(Beginning of Task data)

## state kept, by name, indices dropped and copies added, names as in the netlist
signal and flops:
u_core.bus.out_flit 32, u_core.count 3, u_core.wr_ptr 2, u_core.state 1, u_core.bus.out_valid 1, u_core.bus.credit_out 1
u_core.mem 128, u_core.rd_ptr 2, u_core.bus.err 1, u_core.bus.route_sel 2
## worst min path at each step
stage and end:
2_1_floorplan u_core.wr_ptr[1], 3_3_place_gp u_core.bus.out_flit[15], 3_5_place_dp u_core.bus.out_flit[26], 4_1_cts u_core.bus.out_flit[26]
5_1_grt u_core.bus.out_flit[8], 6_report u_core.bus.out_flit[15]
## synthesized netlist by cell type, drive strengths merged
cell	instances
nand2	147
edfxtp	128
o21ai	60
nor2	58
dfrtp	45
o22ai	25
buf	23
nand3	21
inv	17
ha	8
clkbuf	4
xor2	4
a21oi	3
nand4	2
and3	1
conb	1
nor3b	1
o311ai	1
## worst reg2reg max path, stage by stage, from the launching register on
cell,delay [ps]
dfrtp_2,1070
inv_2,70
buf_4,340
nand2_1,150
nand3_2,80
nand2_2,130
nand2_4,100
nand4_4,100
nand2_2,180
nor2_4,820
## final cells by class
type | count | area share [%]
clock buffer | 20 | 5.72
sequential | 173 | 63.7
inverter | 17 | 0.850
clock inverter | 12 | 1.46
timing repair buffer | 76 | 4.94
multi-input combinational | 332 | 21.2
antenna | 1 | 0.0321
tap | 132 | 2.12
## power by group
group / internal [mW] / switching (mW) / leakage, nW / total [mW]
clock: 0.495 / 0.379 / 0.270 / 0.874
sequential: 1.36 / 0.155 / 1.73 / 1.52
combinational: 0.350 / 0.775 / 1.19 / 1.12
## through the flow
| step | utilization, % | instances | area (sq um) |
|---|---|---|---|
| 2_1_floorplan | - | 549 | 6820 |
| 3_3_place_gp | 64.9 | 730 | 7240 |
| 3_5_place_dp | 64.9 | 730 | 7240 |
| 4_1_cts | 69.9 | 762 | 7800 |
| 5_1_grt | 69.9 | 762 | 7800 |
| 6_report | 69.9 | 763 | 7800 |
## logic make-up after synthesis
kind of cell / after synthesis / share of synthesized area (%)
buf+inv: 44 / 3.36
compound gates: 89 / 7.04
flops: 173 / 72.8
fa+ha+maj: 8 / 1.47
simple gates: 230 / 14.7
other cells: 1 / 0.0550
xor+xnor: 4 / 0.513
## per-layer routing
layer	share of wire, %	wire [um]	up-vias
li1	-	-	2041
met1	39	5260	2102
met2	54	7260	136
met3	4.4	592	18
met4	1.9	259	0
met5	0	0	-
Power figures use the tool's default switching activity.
## config.mk

```make
export PLATFORM = sky130hd
export DESIGN_NAME = systolic_mac_array
export DESIGN_NICKNAME = d
export VERILOG_FILES = /design/src/rtl/systolic_mac_array.sv
export SDC_FILE = /design/constraint.sdc
export NUM_CORES = 1
export LEC_CHECK = 0
export ABC_AREA = 1
export BUFFER_PORTS_ARGS = -buffer_cell sky130_fd_sc_hd__buf_4
export CORE_MARGIN = 2
export CORE_UTILIZATION = 59
export DETAILED_ROUTE_END_ITERATION = 10
export PLACE_DENSITY_LB_ADDON = 0.25
export SLEW_MARGIN = 20
export SYNTH_ARGS = -nofsm -noshare
export SYNTH_HDL_FRONTEND = slang
export SYNTH_SLANG_ARGS = --single-unit
```

## constraint.sdc

```tcl
create_clock -name clk -period 5.1 [get_ports clk]
set_input_delay 0.255 -clock clk [delete_from_list [all_inputs] [get_ports clk]]
set_output_delay 0.255 -clock clk [all_outputs]
set_load 0.01 [all_outputs]
```

## src/rtl/systolic_mac_array.sv

```systemverilog
// Output-stationary N x N systolic matrix-multiply engine: streams A columns / B rows,
// accumulates C = A*B in a PE grid, then drains C row-major over a valid/ready port.
module systolic_mac_array #(
  parameter int N      = 2,
  parameter int DW     = 8,
  parameter int ACC_W  = 18,
  parameter bit SIGNED = 1'b0
) (
  input  logic              clk,
  input  logic              rst_n,
  input  logic              in_valid,
  output logic              in_ready,
  input  logic [N*DW-1:0]   a_col,
  input  logic [N*DW-1:0]   b_row,
  input  logic              in_last,
  output logic              out_valid,
  input  logic              out_ready,
  output logic [ACC_W-1:0]  out_data,
  output logic              out_last,
  output logic              busy
);

  localparam int CW = $clog2(2*N);
  localparam int IW = $clog2(N*N);
  localparam logic [CW-1:0] DRAIN_LAST = CW'(2*N-2);
  localparam logic [IW-1:0] IDX_LAST   = IW'(N*N-1);

  typedef enum logic [1:0] {IDLE = 2'd0, FEED = 2'd1, DRAIN = 2'd2, READ = 2'd3} state_t;

  state_t           state_r, state_s;
  logic [CW-1:0]    cnt_r, cnt_s;
  logic [IW-1:0]    idx_r, idx_nx_s;
  logic             in_ready_r, busy_r, out_valid_r, out_last_r;
  logic [ACC_W-1:0] out_data_r;
  logic             accept_s, hs_s, clear_s;

  logic [DW-1:0]    a_skew_s [N];
  logic             av_skew_s [N];
  logic [DW-1:0]    b_skew_s [N];
  logic             bv_skew_s [N];
  logic [DW-1:0]    a_hop_s  [N][N-1];
  logic             av_hop_s [N][N-1];
  logic [DW-1:0]    b_hop_s  [N-1][N];
  logic             bv_hop_s [N-1][N];
  logic [ACC_W-1:0] acc_s    [N*N];

  // DW x DW product, widened to the accumulator with the operand signedness.
  function automatic logic [ACC_W-1:0] mul_ext(input logic [DW-1:0] a, input logic [DW-1:0] b);
    logic [2*DW-1:0] ax;
    logic [2*DW-1:0] bx;
    logic [2*DW-1:0] p;
    if (SIGNED) begin
      ax = {{DW{a[DW-1]}}, a};
      bx = {{DW{b[DW-1]}}, b};
    end else begin
      ax = {{DW{1'b0}}, a};
      bx = {{DW{1'b0}}, b};
    end
    p = ax * bx;
    if (SIGNED) mul_ext = ACC_W'($signed(p));
    else        mul_ext = ACC_W'(p);
  endfunction

  assign accept_s = in_valid && in_ready_r;
  assign hs_s     = (state_r == READ) && out_valid_r && out_ready;
  assign clear_s  = hs_s && out_last_r;
  assign idx_nx_s = idx_r + IW'(1'b1);

  assign in_ready  = in_ready_r;
  assign busy      = busy_r;
  assign out_valid = out_valid_r;
  assign out_last  = out_last_r;
  assign out_data  = out_data_r;

  for (genvar i = 0; i < N; i++) begin : g_skew
    logic [DW-1:0] a_sk_r  [0:i];
    logic          av_sk_r [0:i];
    logic [DW-1:0] b_sk_r  [0:i];
    logic          bv_sk_r [0:i];

    // Lane i passes through i+1 registers so the wavefront reaches PE(i,0)/PE(0,i) skewed.
    always_ff @(posedge clk or negedge rst_n) begin
      if (!rst_n) begin
        for (int s = 0; s <= i; s++) begin
          a_sk_r[s] <= '0; av_sk_r[s] <= 1'b0; b_sk_r[s] <= '0; bv_sk_r[s] <= 1'b0;
        end
      end else if (clear_s) begin
        for (int s = 0; s <= i; s++) begin
          a_sk_r[s] <= '0; av_sk_r[s] <= 1'b0; b_sk_r[s] <= '0; bv_sk_r[s] <= 1'b0;
        end
      end else begin
        a_sk_r[0]  <= accept_s ? a_col[i*DW +: DW] : '0;
        av_sk_r[0] <= accept_s;
        b_sk_r[0]  <= accept_s ? b_row[i*DW +: DW] : '0;
        bv_sk_r[0] <= accept_s;
        for (int s = 1; s <= i; s++) begin
          a_sk_r[s] <= a_sk_r[s-1]; av_sk_r[s] <= av_sk_r[s-1];
          b_sk_r[s] <= b_sk_r[s-1]; bv_sk_r[s] <= bv_sk_r[s-1];
        end
      end
    end

    assign a_skew_s[i]  = a_sk_r[i];
    assign av_skew_s[i] = av_sk_r[i];
    assign b_skew_s[i]  = b_sk_r[i];
    assign bv_skew_s[i] = bv_sk_r[i];
  end

  for (genvar i = 0; i < N; i++) begin : g_row
    for (genvar j = 0; j < N; j++) begin : g_pe
      logic [ACC_W-1:0] acc_r;
      logic [DW-1:0]    a_s, b_s;
      logic             av_s, bv_s;

      if (j == 0) begin : g_a_edge
        assign a_s = a_skew_s[i];  assign av_s = av_skew_s[i];
      end else begin : g_a_hop
        assign a_s = a_hop_s[i][j-1]; assign av_s = av_hop_s[i][j-1];
      end
      if (i == 0) begin : g_b_edge
        assign b_s = b_skew_s[j];  assign bv_s = bv_skew_s[j];
      end else begin : g_b_hop
        assign b_s = b_hop_s[i-1][j]; assign bv_s = bv_hop_s[i-1][j];
      end

      // Accumulate only on valid operand pairs; bubbles leave the sum untouched.
      always_ff @(posedge clk or negedge rst_n) begin
        if (!rst_n)                 acc_r <= '0;
        else if (clear_s)           acc_r <= '0;
        else if (av_s && bv_s)      acc_r <= acc_r + mul_ext(a_s, b_s);
        else                        acc_r <= acc_r;
      end
      assign acc_s[i*N+j] = acc_r;

      if (j < N-1) begin : g_pass_a
        logic [DW-1:0] a_r;
        logic          av_r;
        // One-hop register carrying a (and its valid) to the right neighbour.
        always_ff @(posedge clk or negedge rst_n) begin
          if (!rst_n)       begin a_r <= '0;  av_r <= 1'b0; end
          else if (clear_s) begin a_r <= '0;  av_r <= 1'b0; end
          else              begin a_r <= a_s; av_r <= av_s; end
        end
        assign a_hop_s[i][j]  = a_r;
        assign av_hop_s[i][j] = av_r;
      end
      if (i < N-1) begin : g_pass_b
        logic [DW-1:0] b_r;
        logic          bv_r;
        // One-hop register carrying b (and its valid) to the neighbour below.
        always_ff @(posedge clk or negedge rst_n) begin
          if (!rst_n)       begin b_r <= '0;  bv_r <= 1'b0; end
          else if (clear_s) begin b_r <= '0;  bv_r <= 1'b0; end
          else              begin b_r <= b_s; bv_r <= bv_s; end
        end
        assign b_hop_s[i][j]  = b_r;
        assign bv_hop_s[i][j] = bv_r;
      end
    end
  end

  // Next-state logic; DRAIN waits for the last wavefront to reach PE(N-1,N-1).
  always_comb begin
    state_s = state_r;
    cnt_s   = '0;
    case (state_r)
      IDLE: begin
        if (accept_s) state_s = in_last ? DRAIN : FEED;
        else          state_s = IDLE;
      end
      FEED: begin
        if (accept_s && in_last) state_s = DRAIN;
        else                     state_s = FEED;
      end
      DRAIN: begin
        if (cnt_r == DRAIN_LAST) state_s = READ;
        else                     cnt_s   = cnt_r + CW'(1'b1);
      end
      READ: begin
        if (clear_s) state_s = IDLE;
        else         state_s = READ;
      end
      default: state_s = IDLE;
    endcase
  end

  // State, handshake flags and the row-major result register.
  always_ff @(posedge clk or negedge rst_n) begin
    if (!rst_n) begin
      state_r     <= IDLE;
      cnt_r       <= '0;
      idx_r       <= '0;
      in_ready_r  <= 1'b1;
      busy_r      <= 1'b0;
      out_valid_r <= 1'b0;
      out_last_r  <= 1'b0;
      out_data_r  <= '0;
    end else begin
      state_r    <= state_s;
      cnt_r      <= cnt_s;
      in_ready_r <= (state_s == IDLE) || (state_s == FEED);
      busy_r     <= (state_s != IDLE);
      if ((state_r == DRAIN) && (state_s == READ)) begin
        out_valid_r <= 1'b1;
        out_data_r  <= acc_s[0];
        idx_r       <= '0;
        out_last_r  <= 1'b0;
      end else if (hs_s && out_last_r) begin
        out_valid_r <= 1'b0;
        out_data_r  <= '0;
        idx_r       <= '0;
        out_last_r  <= 1'b0;
      end else if (hs_s) begin
        idx_r      <= idx_nx_s;
        out_data_r <= acc_s[idx_nx_s];
        out_last_r <= (idx_nx_s == IDX_LAST);
      end
    end
  end

endmodule

```

==> metrics.txt <==
run status complete, but fails checks; failing checks setup timing; die width 191 µm; Sink Count around 180; nets between 3000 and 4000; synthesized area about 20000 µm²; residual DRC count 0; number of buffers added on ports 58; global-route wire length before repair between 90000 and 100000 µm; R2R Setup Slk -460 ps; Rel. slew slack a little over a quarter; Final Max Slew Viols 0; CP Class reg2reg; largest net degree at the start of global routing slightly below 90; syn_area_per_cell approximately 7.3 µm²; PD cells 109 nW/µm²; Post-Synthesis Cells 2823; RSZ-0062 raised after global routing yes; total track usage roughly 34%; Post-DP HPWL 43100 µm; DR pass1 iterations 6; crit path DAT just under 6000 ps; RePlAce Congestion slightly below 1; syn nets 3293; Hold Path Class in2reg; die area around 36000 µm²; CP Cell Sequence nand2_2 -> inv_2 -> fa_1 -> fa_1 -> ha_4 -> ha_4 -> fa_1 -> inv_1 -> fa_1 -> inv_2 -> ha_4 -> nand2_4 -> nor3_4 -> a21oi_4 -> o21ai_2 -> xor2_1 -> ha_2 -> a21oi_2 -> o21ai_2 -> nor2_1 -> nand3b_1 -> nand3_1 -> nand2_1; synth warn 0; final clock skew ~11 ps; Final Hold Vio Count 0; Layout area overhead 33.6%; total CTS buffers 17; Synth area leaders dfrtp_1, ha_1, fa_1; synthesized flop and latch total approximately 180; top cell type's share of synthesized area between 20% and 30%; antenna violations before repair 1; CP delay by family, top adder cells; Data required, critical path around 5500 ps; # rows a little under 70; vias per inst between 5 and 6; core area ~34000 µm²; Worst setup EP type register; TritonCTS clock tree yes; register area share after synthesis between 20% and 30%; Top-Level Pins 59; number of synthesized flops with an enable pin 0; Vias roughly 20000; Fmax roughly 180 MHz; worst-skew pair later-pin latency 470 ps; ant diodes 0; gr ovfl total 0; crit path launch type register; Final Hold Slack 11.9 ps; CP dominant cell by count fa_1; Worst Tran Pin Value about 1100 ps; Final ANT Viol Nets 0; Fillers roughly 2100; Synth top cells by count nand2_1, inv_1, ha_1; DR iter-0 viols ~1400; final core occ 79.8%; Slowest-stage cell, CP fa_1; Final Setup Violations 40; Clock transition at path regs about 80 ps; Clock Tree Root clkbuf_16; vias in the first global route 20000; Power Total 3.01 mW; maxcap violations 0; Crit path largest cell delay between 500 and 600 ps; final worst-path setup slack -462 ps; clk buf depth 2; Post-DP Area around 23000 µm²; H-tree depth 4; Distinct cells, synth 40; Die Y-Extent roughly 190 µm; final worst path period share 109%; drt total wl approximately 65000 µm; Initial Utilization approximately three fifths; final instance area about 27000 µm²; async set-reset flop share out of synthesis 100%; crit path max fanout 7; cell with the most instances after synthesis nand2_1; share of cells above drive strength 1 approximately a third; Leakage between 15 and 20 nW; Crit path buffers/inverters 3; post-route minimum period 5560 ps; WL/cell between 15 and 20 µm; Worst VDD drop 0.000246 V; Yosys top cell by area dfrtp_1; top_reg_cell synth dfrtp_1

(End of Task data)

### Work instruction
Looking at the records above, return exactly the lines from the line with "dfrtp_2,1070" to the line with "sequential: 1.36 / 0.155 / 1.73 / 1.52", both ends included.

### Solution to this task
dfrtp_2,1070
inv_2,70
buf_4,340
nand2_1,150
nand3_2,80
nand2_2,130
nand2_4,100
nand4_4,100
nand2_2,180
nor2_4,820
## final cells by class
type | count | area share [%]
clock buffer | 20 | 5.72
sequential | 173 | 63.7
inverter | 17 | 0.850
clock inverter | 12 | 1.46
timing repair buffer | 76 | 4.94
multi-input combinational | 332 | 21.2
antenna | 1 | 0.0321
tap | 132 | 2.12
## power by group
group / internal [mW] / switching (mW) / leakage, nW / total [mW]
clock: 0.495 / 0.379 / 0.270 / 0.874
sequential: 1.36 / 0.155 / 1.73 / 1.52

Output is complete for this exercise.